◆ EXERCISE AIM: The reply should hold only the lines below from the one with "inverters: 6 / 22.5" to the end, each copied exactly.
──────────────────────────────
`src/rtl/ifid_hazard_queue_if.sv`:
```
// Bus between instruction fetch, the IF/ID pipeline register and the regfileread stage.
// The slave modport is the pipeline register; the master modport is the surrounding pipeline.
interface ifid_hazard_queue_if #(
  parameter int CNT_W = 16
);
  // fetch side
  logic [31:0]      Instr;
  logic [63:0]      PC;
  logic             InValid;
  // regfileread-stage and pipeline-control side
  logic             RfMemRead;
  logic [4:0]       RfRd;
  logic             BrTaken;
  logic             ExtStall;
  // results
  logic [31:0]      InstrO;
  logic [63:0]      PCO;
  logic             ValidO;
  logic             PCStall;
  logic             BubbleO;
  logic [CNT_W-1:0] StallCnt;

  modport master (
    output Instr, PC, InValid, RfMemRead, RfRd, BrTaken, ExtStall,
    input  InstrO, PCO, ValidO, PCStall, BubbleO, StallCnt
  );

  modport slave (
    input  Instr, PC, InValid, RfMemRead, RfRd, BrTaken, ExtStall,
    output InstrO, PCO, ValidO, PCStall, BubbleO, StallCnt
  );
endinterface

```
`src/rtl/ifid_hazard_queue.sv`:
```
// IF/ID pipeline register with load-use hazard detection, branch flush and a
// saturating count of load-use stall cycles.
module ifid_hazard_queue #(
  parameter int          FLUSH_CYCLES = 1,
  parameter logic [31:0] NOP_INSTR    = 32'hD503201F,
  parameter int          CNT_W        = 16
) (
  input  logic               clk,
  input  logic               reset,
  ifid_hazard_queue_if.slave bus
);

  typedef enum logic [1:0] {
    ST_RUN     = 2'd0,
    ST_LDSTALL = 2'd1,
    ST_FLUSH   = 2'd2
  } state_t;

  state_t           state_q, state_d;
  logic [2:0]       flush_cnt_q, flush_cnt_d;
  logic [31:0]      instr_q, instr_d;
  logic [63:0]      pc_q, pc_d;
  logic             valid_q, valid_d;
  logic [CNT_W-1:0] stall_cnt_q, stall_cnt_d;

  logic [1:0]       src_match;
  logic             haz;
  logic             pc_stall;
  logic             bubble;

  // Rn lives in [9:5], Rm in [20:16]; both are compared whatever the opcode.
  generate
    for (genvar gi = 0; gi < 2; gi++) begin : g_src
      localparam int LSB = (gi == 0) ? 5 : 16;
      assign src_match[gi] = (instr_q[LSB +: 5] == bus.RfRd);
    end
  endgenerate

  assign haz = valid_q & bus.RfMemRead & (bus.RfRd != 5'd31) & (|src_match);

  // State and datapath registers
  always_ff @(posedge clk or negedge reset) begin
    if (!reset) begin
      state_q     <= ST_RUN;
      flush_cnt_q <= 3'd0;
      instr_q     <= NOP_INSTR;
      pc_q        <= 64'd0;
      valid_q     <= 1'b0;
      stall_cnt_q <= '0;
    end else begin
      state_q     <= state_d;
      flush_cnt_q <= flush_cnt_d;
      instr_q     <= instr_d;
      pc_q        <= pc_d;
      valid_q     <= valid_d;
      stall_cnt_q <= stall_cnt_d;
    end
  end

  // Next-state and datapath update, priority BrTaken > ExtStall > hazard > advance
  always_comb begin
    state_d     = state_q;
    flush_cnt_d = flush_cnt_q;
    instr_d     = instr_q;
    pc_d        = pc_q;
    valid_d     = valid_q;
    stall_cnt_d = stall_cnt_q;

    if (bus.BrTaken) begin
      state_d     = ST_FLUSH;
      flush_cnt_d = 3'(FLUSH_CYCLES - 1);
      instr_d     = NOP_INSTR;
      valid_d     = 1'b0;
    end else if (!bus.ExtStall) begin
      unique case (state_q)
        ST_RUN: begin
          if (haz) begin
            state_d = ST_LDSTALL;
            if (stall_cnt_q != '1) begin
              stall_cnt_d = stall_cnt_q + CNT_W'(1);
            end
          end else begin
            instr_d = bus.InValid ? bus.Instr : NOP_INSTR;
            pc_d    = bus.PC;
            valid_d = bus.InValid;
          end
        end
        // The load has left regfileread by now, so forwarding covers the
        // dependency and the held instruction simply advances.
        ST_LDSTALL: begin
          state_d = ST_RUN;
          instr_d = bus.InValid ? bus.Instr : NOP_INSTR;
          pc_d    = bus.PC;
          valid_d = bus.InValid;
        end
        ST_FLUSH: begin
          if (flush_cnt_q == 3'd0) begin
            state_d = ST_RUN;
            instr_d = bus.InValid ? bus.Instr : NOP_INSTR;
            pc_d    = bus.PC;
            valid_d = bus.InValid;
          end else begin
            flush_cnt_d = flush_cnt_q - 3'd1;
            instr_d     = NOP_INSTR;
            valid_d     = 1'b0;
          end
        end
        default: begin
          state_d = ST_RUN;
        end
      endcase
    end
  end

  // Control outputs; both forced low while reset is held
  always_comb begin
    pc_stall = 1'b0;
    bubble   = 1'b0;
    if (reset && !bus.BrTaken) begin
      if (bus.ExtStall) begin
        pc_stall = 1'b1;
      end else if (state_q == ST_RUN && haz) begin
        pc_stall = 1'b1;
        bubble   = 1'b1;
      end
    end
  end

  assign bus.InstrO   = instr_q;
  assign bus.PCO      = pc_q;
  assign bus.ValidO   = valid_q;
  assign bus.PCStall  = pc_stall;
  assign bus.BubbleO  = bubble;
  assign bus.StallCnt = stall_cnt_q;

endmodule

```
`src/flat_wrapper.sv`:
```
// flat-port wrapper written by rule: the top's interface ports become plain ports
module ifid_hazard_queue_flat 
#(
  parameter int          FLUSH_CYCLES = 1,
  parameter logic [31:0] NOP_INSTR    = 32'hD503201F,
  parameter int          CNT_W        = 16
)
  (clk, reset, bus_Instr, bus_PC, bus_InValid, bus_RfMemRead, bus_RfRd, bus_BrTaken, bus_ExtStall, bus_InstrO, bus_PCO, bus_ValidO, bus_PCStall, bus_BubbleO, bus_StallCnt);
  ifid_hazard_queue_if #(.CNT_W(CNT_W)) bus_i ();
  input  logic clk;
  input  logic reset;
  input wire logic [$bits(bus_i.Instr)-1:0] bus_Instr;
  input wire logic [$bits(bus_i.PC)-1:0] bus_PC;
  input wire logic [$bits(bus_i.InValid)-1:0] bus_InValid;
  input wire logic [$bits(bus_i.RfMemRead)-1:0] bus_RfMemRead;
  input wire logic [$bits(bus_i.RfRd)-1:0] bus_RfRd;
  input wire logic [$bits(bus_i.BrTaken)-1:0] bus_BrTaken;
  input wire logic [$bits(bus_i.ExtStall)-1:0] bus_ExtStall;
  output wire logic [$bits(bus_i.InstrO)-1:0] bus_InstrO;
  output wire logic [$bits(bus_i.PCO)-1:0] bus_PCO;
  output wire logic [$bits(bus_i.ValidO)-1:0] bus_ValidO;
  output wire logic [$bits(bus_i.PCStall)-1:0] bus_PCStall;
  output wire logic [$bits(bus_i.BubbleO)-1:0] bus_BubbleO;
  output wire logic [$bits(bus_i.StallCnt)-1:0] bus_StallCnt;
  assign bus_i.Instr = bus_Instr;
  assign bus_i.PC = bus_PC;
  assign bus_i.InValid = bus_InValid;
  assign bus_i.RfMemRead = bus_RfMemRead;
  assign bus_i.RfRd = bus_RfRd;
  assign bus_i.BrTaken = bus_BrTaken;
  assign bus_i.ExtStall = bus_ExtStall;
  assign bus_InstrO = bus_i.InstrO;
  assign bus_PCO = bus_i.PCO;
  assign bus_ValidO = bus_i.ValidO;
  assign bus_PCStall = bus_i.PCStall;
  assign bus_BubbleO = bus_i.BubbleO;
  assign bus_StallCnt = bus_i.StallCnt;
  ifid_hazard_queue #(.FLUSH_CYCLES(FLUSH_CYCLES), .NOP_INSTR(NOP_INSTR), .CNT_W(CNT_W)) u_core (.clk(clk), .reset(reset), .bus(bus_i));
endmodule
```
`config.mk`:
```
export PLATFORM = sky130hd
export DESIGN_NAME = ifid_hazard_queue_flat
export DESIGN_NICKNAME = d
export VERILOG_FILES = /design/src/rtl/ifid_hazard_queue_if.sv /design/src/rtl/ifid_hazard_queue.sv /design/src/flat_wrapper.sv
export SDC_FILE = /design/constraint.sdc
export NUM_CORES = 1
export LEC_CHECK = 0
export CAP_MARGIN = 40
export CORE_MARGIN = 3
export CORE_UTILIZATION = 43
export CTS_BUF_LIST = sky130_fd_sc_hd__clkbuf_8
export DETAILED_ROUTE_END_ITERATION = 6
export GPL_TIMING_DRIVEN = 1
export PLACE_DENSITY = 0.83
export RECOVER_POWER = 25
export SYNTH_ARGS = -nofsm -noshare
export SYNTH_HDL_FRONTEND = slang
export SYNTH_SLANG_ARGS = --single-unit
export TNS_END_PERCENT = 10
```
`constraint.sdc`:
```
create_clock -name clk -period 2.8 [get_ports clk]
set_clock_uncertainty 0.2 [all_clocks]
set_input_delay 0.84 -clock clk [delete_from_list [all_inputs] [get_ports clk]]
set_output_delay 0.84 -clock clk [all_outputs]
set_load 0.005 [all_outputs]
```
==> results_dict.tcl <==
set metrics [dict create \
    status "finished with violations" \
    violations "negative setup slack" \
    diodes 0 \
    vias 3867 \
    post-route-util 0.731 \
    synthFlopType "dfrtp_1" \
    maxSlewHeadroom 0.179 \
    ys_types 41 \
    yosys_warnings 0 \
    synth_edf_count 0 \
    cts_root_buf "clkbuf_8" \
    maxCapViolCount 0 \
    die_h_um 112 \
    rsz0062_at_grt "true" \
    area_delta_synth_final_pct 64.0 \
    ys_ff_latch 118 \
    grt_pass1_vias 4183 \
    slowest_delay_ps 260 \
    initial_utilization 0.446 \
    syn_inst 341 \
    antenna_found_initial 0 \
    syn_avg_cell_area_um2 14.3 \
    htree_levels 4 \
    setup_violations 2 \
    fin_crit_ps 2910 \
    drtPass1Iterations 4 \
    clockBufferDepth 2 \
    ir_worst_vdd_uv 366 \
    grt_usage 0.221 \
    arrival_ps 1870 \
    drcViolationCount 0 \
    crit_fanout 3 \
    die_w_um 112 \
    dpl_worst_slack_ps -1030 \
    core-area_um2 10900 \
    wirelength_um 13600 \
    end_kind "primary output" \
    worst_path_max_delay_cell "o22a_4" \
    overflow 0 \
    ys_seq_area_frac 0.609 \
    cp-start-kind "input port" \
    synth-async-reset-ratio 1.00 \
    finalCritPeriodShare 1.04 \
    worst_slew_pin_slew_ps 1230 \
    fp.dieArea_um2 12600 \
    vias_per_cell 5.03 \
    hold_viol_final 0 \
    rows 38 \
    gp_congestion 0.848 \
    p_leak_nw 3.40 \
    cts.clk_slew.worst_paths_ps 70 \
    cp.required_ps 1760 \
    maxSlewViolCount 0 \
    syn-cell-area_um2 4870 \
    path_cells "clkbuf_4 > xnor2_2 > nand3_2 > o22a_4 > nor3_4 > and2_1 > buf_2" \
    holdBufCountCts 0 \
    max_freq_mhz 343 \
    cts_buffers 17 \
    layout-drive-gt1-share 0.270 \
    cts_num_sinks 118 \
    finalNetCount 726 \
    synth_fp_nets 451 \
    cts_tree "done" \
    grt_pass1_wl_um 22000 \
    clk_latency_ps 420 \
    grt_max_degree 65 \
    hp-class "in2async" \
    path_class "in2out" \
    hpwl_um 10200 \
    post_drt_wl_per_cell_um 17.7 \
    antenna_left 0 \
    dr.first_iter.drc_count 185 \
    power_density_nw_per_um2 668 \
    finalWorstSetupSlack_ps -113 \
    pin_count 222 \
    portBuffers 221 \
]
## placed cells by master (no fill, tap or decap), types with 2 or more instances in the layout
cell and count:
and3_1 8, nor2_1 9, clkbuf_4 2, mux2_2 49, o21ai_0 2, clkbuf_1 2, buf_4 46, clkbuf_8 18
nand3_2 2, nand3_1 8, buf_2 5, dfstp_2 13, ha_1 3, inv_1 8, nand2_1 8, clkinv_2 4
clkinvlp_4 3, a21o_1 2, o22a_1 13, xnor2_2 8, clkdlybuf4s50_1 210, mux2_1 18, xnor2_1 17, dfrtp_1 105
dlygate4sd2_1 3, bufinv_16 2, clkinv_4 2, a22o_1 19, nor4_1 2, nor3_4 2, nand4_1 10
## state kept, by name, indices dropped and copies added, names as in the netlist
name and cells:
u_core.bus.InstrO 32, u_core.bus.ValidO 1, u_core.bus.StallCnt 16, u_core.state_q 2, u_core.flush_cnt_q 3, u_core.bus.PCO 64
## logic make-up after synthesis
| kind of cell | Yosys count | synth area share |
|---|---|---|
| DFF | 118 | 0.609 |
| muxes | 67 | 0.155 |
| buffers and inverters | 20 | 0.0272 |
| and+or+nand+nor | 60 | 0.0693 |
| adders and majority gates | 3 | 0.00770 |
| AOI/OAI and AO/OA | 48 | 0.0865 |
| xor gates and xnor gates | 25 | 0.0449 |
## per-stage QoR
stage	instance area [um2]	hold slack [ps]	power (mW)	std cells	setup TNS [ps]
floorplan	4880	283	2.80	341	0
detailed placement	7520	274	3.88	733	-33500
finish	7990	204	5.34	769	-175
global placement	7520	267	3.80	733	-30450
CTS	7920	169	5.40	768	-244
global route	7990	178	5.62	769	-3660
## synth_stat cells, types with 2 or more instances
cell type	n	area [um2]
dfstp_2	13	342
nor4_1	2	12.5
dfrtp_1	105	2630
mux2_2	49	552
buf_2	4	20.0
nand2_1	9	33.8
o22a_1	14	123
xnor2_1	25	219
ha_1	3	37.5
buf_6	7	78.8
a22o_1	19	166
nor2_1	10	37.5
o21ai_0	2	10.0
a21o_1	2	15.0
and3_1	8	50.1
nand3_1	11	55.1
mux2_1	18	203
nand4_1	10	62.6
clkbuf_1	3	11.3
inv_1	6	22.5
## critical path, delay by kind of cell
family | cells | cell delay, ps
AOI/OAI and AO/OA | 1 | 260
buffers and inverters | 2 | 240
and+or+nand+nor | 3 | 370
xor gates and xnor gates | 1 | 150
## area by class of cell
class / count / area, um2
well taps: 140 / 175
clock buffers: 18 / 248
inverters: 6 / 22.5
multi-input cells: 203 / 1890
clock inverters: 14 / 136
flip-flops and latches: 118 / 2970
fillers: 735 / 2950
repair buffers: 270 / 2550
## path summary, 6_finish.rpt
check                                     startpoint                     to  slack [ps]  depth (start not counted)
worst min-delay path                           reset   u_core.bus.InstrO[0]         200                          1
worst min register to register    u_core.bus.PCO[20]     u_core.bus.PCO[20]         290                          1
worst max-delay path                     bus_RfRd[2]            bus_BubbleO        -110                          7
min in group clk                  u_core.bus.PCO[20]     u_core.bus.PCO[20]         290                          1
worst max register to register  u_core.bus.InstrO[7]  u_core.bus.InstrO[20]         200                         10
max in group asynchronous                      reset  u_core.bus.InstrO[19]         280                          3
──────────────────────────────
◆ RESULT:
inverters: 6 / 22.5
multi-input cells: 203 / 1890
clock inverters: 14 / 136
flip-flops and latches: 118 / 2970
fillers: 735 / 2950
repair buffers: 270 / 2550
## path summary, 6_finish.rpt
check                                     startpoint                     to  slack [ps]  depth (start not counted)
worst min-delay path                           reset   u_core.bus.InstrO[0]         200                          1
worst min register to register    u_core.bus.PCO[20]     u_core.bus.PCO[20]         290                          1
worst max-delay path                     bus_RfRd[2]            bus_BubbleO        -110                          7
min in group clk                  u_core.bus.PCO[20]     u_core.bus.PCO[20]         290                          1
worst max register to register  u_core.bus.InstrO[7]  u_core.bus.InstrO[20]         200                         10
max in group asynchronous                      reset  u_core.bus.InstrO[19]         280                          3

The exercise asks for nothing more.